La station sismique de Grenoble (1).

UNIVERSITÉ DE GRENOBLE

FACULTÉ DES SCIENCES

DE GRENOBLE

LABORATOIRE

de Géologie et de Minéralogie.

Je suis heureux de vous faire connaître que les appareils sismologiques de la Faculté des sciences de Grenoble viennent d'être remis en marche; j'ai appris, en effet, que des bonnes volontés privées se sont émues de l'état de choses actuel et je pense qu'elles me permettront de réunir les sommes nécessaires au fonctionnement de ces appareils. D'autre part, l'Université de Grenoble ne me refusera certainement pas son appui, si je crois devoir y recourir.

Le Conseil de l'Université de Grenoble verrait en effet avec peine se produire une interruption dans les observations sismiques faites dans mon laboratoire. L'Université ne m'a refusé aucun crédit à ce sujet; je n'avais pas cru devoir en solliciter d'elle et m'étais adressé seulement aux corps savants de la capitale.
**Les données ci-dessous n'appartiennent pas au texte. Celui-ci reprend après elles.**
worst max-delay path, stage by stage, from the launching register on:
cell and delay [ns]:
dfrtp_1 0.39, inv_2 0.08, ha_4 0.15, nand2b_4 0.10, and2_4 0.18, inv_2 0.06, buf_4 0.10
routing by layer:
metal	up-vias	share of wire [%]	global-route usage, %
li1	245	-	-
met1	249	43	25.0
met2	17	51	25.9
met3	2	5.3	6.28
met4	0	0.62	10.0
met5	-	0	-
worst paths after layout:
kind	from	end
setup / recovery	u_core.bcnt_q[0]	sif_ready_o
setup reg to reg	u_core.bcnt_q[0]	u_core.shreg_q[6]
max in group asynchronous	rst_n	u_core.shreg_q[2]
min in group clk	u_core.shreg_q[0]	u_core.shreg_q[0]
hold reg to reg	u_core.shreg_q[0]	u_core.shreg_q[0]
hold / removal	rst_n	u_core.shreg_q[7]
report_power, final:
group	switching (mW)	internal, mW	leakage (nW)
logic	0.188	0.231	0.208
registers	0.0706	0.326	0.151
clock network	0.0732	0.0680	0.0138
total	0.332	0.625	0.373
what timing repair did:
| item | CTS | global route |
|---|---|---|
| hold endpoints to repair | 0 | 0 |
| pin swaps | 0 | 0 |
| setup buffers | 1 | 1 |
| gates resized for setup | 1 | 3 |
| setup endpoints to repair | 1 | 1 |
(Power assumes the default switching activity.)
## src/rtl/dcsk_rx_pkg.sv

```systemverilog
// -----------------------------------------------------------------------------
// dcsk_rx_pkg
// Shared types and default sizing for the DCSK receive-side demodulation path.
//   demod_state_t      : demodulator controller states
//   SF_W_DEFAULT       : width of the spread-factor / chip-index datapath
//   FRAME_BITS_DEFAULT : decided bits per output word
//   MIN_SF_DEFAULT     : smallest spread factor the controller will run with
// -----------------------------------------------------------------------------
package dcsk_rx_pkg;

  typedef enum logic [1:0] {
    DEMOD_IDLE      = 2'd0,
    DEMOD_STORE_REF = 2'd1,
    DEMOD_CORRELATE = 2'd2
  } demod_state_t;

  localparam int SF_W_DEFAULT       = 5;
  localparam int FRAME_BITS_DEFAULT = 32;
  localparam int MIN_SF_DEFAULT     = 2;

endpackage

```

## src/rtl/dcsk_frame_out_reg.sv

```systemverilog
// -----------------------------------------------------------------------------
// dcsk_frame_out_reg
// Output holding register for demodulated words with a valid/ready handshake.
// Ports:
//   clk_i, rst_i   : clock (rising edge), asynchronous active-high reset
//   load_i         : a completed word is presented on data_i this cycle
//   data_i         : completed word
//   ready_i        : downstream accepts data_o while valid_o=1
//   data_o         : held word
//   valid_o        : data_o holds a word not yet accepted
//   overrun_o      : one-cycle pulse when an unaccepted word is overwritten
// -----------------------------------------------------------------------------
module dcsk_frame_out_reg
  import dcsk_rx_pkg::*;
#(
  parameter int FRAME_BITS = FRAME_BITS_DEFAULT
) (
  input  logic                  clk_i,
  input  logic                  rst_i,
  input  logic                  load_i,
  input  logic [FRAME_BITS-1:0] data_i,
  input  logic                  ready_i,
  output logic [FRAME_BITS-1:0] data_o,
  output logic                  valid_o,
  output logic                  overrun_o
);

  logic [FRAME_BITS-1:0] data_q, data_d;
  logic                  valid_q, valid_d;
  logic                  overrun_q, overrun_d;

  always_comb begin
    data_d    = data_q;
    valid_d   = valid_q;
    overrun_d = 1'b0;
    if (valid_q && ready_i) begin
      valid_d = 1'b0;
    end
    if (load_i) begin
      data_d    = data_i;
      valid_d   = 1'b1;
      // Only a word that is still pending and not taken this very cycle is lost.
      overrun_d = valid_q & ~ready_i;
    end
  end

  always_ff @(posedge clk_i or posedge rst_i) begin
    if (rst_i) begin
      data_q    <= '0;
      valid_q   <= 1'b0;
      overrun_q <= 1'b0;
    end else begin
      data_q    <= data_d;
      valid_q   <= valid_d;
      overrun_q <= overrun_d;
    end
  end

  assign data_o    = data_q;
  assign valid_o   = valid_q;
  assign overrun_o = overrun_q;

endmodule

```

## src/rtl/dcsk_demod_ctrl.sv

```systemverilog
// -----------------------------------------------------------------------------
// dcsk_demod_ctrl
// Receive-side DCSK demodulation controller. Sequences the reference delay
// store (write reference chips, read them back against information chips),
// counts per-chip correlation hits, takes a majority decision per symbol and
// assembles FRAME_BITS decisions into a word handed downstream.
// Configuration macro: DCSK_DEMOD_STALL_EN
//   undefined : In_Valid=0 mid-symbol aborts to IDLE (Sym_Abort may pulse)
//   defined   : In_Valid=0 mid-symbol freezes the controller; Sym_Abort is 0
// Ports:
//   Clk, Rst       : clock (rising edge), asynchronous active-high reset
//   In_Valid       : chip qualifier
//   Chip_Corr      : XNOR of reference and information chip (CORRELATE)
//   Spread_Factor  : chips per half-symbol, sampled at symbol start
//   Del_Addr       : delay-store address (current chip index)
//   Del_Load       : delay-store write strobe
//   Del_Re         : delay-store read strobe
//   Out_Data       : demodulated word, bit 0 = first symbol of the frame
//   Out_Valid      : Out_Data holds an unaccepted word
//   Out_Ready      : downstream accept
//   Sym_Abort      : one-cycle pulse when a partial symbol/frame is discarded
//   Frame_Overrun  : one-cycle pulse when an unaccepted word is overwritten
// -----------------------------------------------------------------------------
module dcsk_demod_ctrl
  import dcsk_rx_pkg::*;
#(
  parameter int SF_W       = SF_W_DEFAULT,
  parameter int FRAME_BITS = FRAME_BITS_DEFAULT,
  parameter int MIN_SF     = MIN_SF_DEFAULT
) (
  input  logic                  Clk,
  input  logic                  Rst,
  input  logic                  In_Valid,
  input  logic                  Chip_Corr,
  input  logic [SF_W-1:0]       Spread_Factor,
  output logic [SF_W-1:0]       Del_Addr,
  output logic                  Del_Load,
  output logic                  Del_Re,
  output logic [FRAME_BITS-1:0] Out_Data,
  output logic                  Out_Valid,
  input  logic                  Out_Ready,
  output logic                  Sym_Abort,
  output logic                  Frame_Overrun
);

  localparam int              BC_W     = $clog2(FRAME_BITS);
  localparam logic [SF_W-1:0] MIN_SF_V = SF_W'(MIN_SF);
  localparam logic [BC_W-1:0] LAST_BIT = BC_W'(FRAME_BITS - 1);

  demod_state_t          state_q, state_d;
  logic [SF_W-1:0]       sf_q, sf_d;
  logic [SF_W-1:0]       chip_q, chip_d;
  logic [SF_W-1:0]       ones_q, ones_d;
  logic [BC_W-1:0]       bit_q, bit_d;
  logic [FRAME_BITS-1:0] frame_q, frame_d;

  logic                  word_load;
  logic [FRAME_BITS-1:0] word_data;

  logic [SF_W-1:0]       sf_clamped;
  logic                  last_chip;
  logic [SF_W-1:0]       ones_inc;
  logic                  decision_bit;

`ifndef DCSK_DEMOD_STALL_EN
  logic                  abort_q, abort_d;
`endif

  assign sf_clamped = (Spread_Factor < MIN_SF_V) ? MIN_SF_V : Spread_Factor;
  assign last_chip  = (chip_q == (sf_q - SF_W'(1)));
  // ones_q never exceeds sf_q-1 before the add, so the sum fits in SF_W bits.
  assign ones_inc   = ones_q + SF_W'(Chip_Corr);
  // Strict majority: 2*ones > sf. A tie decides 0.
  assign decision_bit = ({ones_inc, 1'b0} > {1'b0, sf_q});

  always_comb begin
    state_d   = state_q;
    sf_d      = sf_q;
    chip_d    = chip_q;
    ones_d    = ones_q;
    bit_d     = bit_q;
    frame_d   = frame_q;
    word_load = 1'b0;
    word_data = '0;
`ifndef DCSK_DEMOD_STALL_EN
    abort_d   = 1'b0;
`endif

    case (state_q)
      DEMOD_IDLE: begin
        if (In_Valid) begin
          // This cycle already carries reference chip 0.
          sf_d    = sf_clamped;
          chip_d  = SF_W'(1);
          state_d = DEMOD_STORE_REF;
        end
      end

      DEMOD_STORE_REF, DEMOD_CORRELATE: begin
        if (In_Valid) begin
          if (state_q == DEMOD_STORE_REF) begin
            if (last_chip) begin
              chip_d  = '0;
              state_d = DEMOD_CORRELATE;
            end else begin
              chip_d = chip_q + SF_W'(1);
            end
          end else if (last_chip) begin
            frame_d[bit_q] = decision_bit;
            ones_d  = '0;
            chip_d  = '0;
            sf_d    = sf_clamped;
            state_d = DEMOD_STORE_REF;
            if (bit_q == LAST_BIT) begin
              word_load = 1'b1;
              word_data = frame_d;
              frame_d   = '0;
              bit_d     = '0;
            end else begin
              bit_d = bit_q + BC_W'(1);
            end
          end else begin
            ones_d = ones_inc;
            chip_d = chip_q + SF_W'(1);
          end
        end else begin
`ifndef DCSK_DEMOD_STALL_EN
          // End of burst: drop any partial symbol/frame. Ending exactly on a
          // frame boundary is a clean stop and does not flag an abort.
          abort_d = (chip_q != '0) || (bit_q != '0);
          state_d = DEMOD_IDLE;
          chip_d  = '0;
          ones_d  = '0;
          bit_d   = '0;
          frame_d = '0;
`endif
        end
      end

      default: begin
        state_d = DEMOD_IDLE;
      end
    endcase
  end

  always_ff @(posedge Clk or posedge Rst) begin
    if (Rst) begin
      state_q <= DEMOD_IDLE;
      sf_q    <= '0;
      chip_q  <= '0;
      ones_q  <= '0;
      bit_q   <= '0;
      frame_q <= '0;
    end else begin
      state_q <= state_d;
      sf_q    <= sf_d;
      chip_q  <= chip_d;
      ones_q  <= ones_d;
      bit_q   <= bit_d;
      frame_q <= frame_d;
    end
  end

`ifndef DCSK_DEMOD_STALL_EN
  always_ff @(posedge Clk or posedge Rst) begin
    if (Rst) begin
      abort_q <= 1'b0;
    end else begin
      abort_q <= abort_d;
    end
  end
  assign Sym_Abort = abort_q;
`else
  assign Sym_Abort = 1'b0;
`endif

  // Strobes are masked while Rst is held so the store sees no access during reset.
  assign Del_Addr = chip_q;
  assign Del_Load = ~Rst & In_Valid &
                    ((state_q == DEMOD_IDLE) || (state_q == DEMOD_STORE_REF));
  assign Del_Re   = ~Rst & In_Valid & (state_q == DEMOD_CORRELATE);

  dcsk_frame_out_reg #(
    .FRAME_BITS (FRAME_BITS)
  ) u_frame_out (
    .clk_i     (Clk),
    .rst_i     (Rst),
    .load_i    (word_load),
    .data_i    (word_data),
    .ready_i   (Out_Ready),
    .data_o    (Out_Data),
    .valid_o   (Out_Valid),
    .overrun_o (Frame_Overrun)
  );

endmodule

```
Le fonctionnement du laboratoire de Géologie de l'Université de Grenoble, l'entretien et l'accroissement de ses collections constituent la partie normale du service que je dirige et qui a produit déjà de nombreux travaux. Le Conseil de l'Université a toujours, dans la faible mesure où il le pouvait et tout en regrettant vivement de n'être pas à même de le faire d'une façon plus large, soutenu de ses subsides l'enseignement et les recherches faites dans ce laboratoire. Estimant que l'entretien du service sismologique ne constituait pas une dépendance nécessaire et normale de la chaire de Géologie, que son utilité était plutôt nationale. que régionale, au même titre que les observations météorologiques par exemple, et qu'à l'étranger les stations sismologiques ont une organisa

(1) Voir les procès-verbaux des séances des 21 avril 1903 (Annexe), pp. 142-145, 16 juin 1903, p. 217, et 30 juin, p. 316.